昭和二十年の盛夏の広島。そこには戦況悪化におびえながらも、 必死に生きようとしていた普通の人々がいた。 が、八月六日午前八時十五分、 突如頭上に炸裂した一発の閃光が人々の運命を変え、広島を「ヒロシマ」に変え、 父と娘の未来を変えた。

いかなる悲惨さの中でも変わらぬ人間の尊厳を市井の名もなき父娘に託して、 井上ひさしが描くこまつ座珠玉の一篇。
第2回読売演劇大賞「優秀作品賞」受賞作品。(1994年9月初演)

井上 ひさし 作
鵜山 仁 演出
沖 恂一郎/斉藤 とも子
9月2日(土)19:00開演
水戸芸術館ACM劇場
A席4,000円、B席2,000円(全席指定) 完売御礼
チケット発売:7月1日(土)



ヒロシマ、ナガサキの話をすると、「いつまでも被害者意識にとらわれてはいけない。 あのころの日本人はアジアにたいしては加害者でもあったのだから」と云う人たちがふえてきた。
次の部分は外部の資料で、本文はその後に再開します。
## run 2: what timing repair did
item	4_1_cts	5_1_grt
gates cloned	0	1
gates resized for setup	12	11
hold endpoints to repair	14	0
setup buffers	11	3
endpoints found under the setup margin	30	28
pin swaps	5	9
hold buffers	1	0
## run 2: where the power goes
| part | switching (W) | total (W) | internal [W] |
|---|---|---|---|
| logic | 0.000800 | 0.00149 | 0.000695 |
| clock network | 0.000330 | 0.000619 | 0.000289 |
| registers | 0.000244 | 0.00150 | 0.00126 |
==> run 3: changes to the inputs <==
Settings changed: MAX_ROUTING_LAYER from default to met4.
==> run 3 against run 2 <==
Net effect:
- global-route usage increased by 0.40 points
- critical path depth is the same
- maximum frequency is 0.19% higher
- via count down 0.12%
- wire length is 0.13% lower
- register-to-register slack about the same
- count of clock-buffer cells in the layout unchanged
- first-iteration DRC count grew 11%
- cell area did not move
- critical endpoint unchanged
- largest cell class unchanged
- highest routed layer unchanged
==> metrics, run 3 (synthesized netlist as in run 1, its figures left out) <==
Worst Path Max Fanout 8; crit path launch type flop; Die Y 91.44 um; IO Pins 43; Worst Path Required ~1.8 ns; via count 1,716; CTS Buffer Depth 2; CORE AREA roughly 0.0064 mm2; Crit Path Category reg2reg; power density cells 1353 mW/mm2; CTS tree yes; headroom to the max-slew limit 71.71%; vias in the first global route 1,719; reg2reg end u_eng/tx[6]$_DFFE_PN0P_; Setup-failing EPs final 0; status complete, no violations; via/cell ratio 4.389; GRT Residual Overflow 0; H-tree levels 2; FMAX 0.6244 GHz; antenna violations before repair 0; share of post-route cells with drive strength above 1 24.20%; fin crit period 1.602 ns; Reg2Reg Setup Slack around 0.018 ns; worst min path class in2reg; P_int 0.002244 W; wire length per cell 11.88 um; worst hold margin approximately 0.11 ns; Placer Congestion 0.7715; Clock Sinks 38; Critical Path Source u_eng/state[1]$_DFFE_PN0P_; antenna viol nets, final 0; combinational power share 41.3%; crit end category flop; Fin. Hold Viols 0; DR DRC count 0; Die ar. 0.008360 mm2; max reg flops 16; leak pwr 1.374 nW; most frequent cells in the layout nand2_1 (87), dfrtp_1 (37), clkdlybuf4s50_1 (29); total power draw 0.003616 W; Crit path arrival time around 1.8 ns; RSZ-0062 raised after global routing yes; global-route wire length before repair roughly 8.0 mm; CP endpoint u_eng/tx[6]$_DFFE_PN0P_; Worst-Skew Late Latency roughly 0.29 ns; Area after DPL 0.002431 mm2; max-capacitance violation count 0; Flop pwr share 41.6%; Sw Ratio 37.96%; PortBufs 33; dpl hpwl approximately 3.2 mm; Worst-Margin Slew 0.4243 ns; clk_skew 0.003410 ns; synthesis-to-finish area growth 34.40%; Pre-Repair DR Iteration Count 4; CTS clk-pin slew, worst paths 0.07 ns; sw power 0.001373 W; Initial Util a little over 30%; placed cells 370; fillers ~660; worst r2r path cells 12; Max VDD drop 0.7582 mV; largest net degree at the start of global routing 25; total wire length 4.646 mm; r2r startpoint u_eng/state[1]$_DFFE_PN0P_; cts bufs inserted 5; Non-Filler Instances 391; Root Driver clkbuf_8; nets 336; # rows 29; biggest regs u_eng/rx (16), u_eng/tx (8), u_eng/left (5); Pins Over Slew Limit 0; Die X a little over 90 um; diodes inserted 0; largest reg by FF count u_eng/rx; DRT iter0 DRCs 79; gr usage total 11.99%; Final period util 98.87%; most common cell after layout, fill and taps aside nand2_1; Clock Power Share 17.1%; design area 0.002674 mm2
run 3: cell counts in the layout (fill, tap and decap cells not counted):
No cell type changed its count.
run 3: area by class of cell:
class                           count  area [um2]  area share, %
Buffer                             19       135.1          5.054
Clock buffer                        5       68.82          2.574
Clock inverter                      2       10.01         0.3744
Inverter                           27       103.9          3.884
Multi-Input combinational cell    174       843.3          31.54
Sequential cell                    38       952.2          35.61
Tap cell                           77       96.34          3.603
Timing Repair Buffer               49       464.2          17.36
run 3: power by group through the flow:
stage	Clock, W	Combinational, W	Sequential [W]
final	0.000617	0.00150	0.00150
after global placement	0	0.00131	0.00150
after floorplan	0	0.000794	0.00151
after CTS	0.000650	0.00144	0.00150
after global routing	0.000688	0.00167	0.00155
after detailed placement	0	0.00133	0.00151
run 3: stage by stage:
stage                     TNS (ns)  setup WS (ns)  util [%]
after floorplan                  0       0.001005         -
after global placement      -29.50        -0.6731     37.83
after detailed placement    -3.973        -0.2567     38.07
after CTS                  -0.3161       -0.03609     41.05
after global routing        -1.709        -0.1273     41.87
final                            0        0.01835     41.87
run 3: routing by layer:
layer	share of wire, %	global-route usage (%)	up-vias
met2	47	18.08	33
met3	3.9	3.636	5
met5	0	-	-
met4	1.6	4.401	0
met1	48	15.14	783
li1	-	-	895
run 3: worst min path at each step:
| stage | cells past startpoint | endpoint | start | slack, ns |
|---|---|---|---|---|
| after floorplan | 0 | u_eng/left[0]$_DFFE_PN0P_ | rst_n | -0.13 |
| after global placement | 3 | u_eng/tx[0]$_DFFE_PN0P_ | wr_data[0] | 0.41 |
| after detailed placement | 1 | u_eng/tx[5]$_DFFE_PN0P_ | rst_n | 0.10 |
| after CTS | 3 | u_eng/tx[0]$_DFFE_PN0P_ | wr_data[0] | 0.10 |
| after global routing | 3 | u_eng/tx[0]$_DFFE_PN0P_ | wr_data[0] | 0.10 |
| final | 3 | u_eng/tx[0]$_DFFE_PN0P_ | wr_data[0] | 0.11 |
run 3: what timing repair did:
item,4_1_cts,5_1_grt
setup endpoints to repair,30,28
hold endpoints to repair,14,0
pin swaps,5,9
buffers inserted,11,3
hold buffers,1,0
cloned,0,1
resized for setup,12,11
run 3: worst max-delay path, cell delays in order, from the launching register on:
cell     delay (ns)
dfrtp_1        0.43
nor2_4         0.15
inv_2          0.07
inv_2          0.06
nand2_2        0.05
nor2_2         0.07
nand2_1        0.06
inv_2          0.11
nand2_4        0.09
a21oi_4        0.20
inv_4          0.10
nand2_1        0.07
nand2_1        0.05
たしかに後半の意見は当たっている。 アジア全域で日本人は加害者だった。

しかし前半の意見にたいしては、あくまで「否!」と言いつづける。

あの二個の原子爆弾は、日本人の上に落とされたばかりではなく、人間の存在全体に落とされたものだと考えるからである。 あの被爆者たちは、核の存在から逃れることのできない二十世紀後半の世界中の人間を代表して、地獄の火で焼かれたのだ。 だから被害者意識からではなく、世界五十四億人の人間の一人として、あの地獄を知っていながら、「知らないふり」することは、なににもまして罪深いことだと考えるから書くのである。 おそらく私の一生は、ヒロシマとナガサキを書きおえたときに終わるだろう。この作品はそのシリーズの第一作である。 どうか御覧になってください。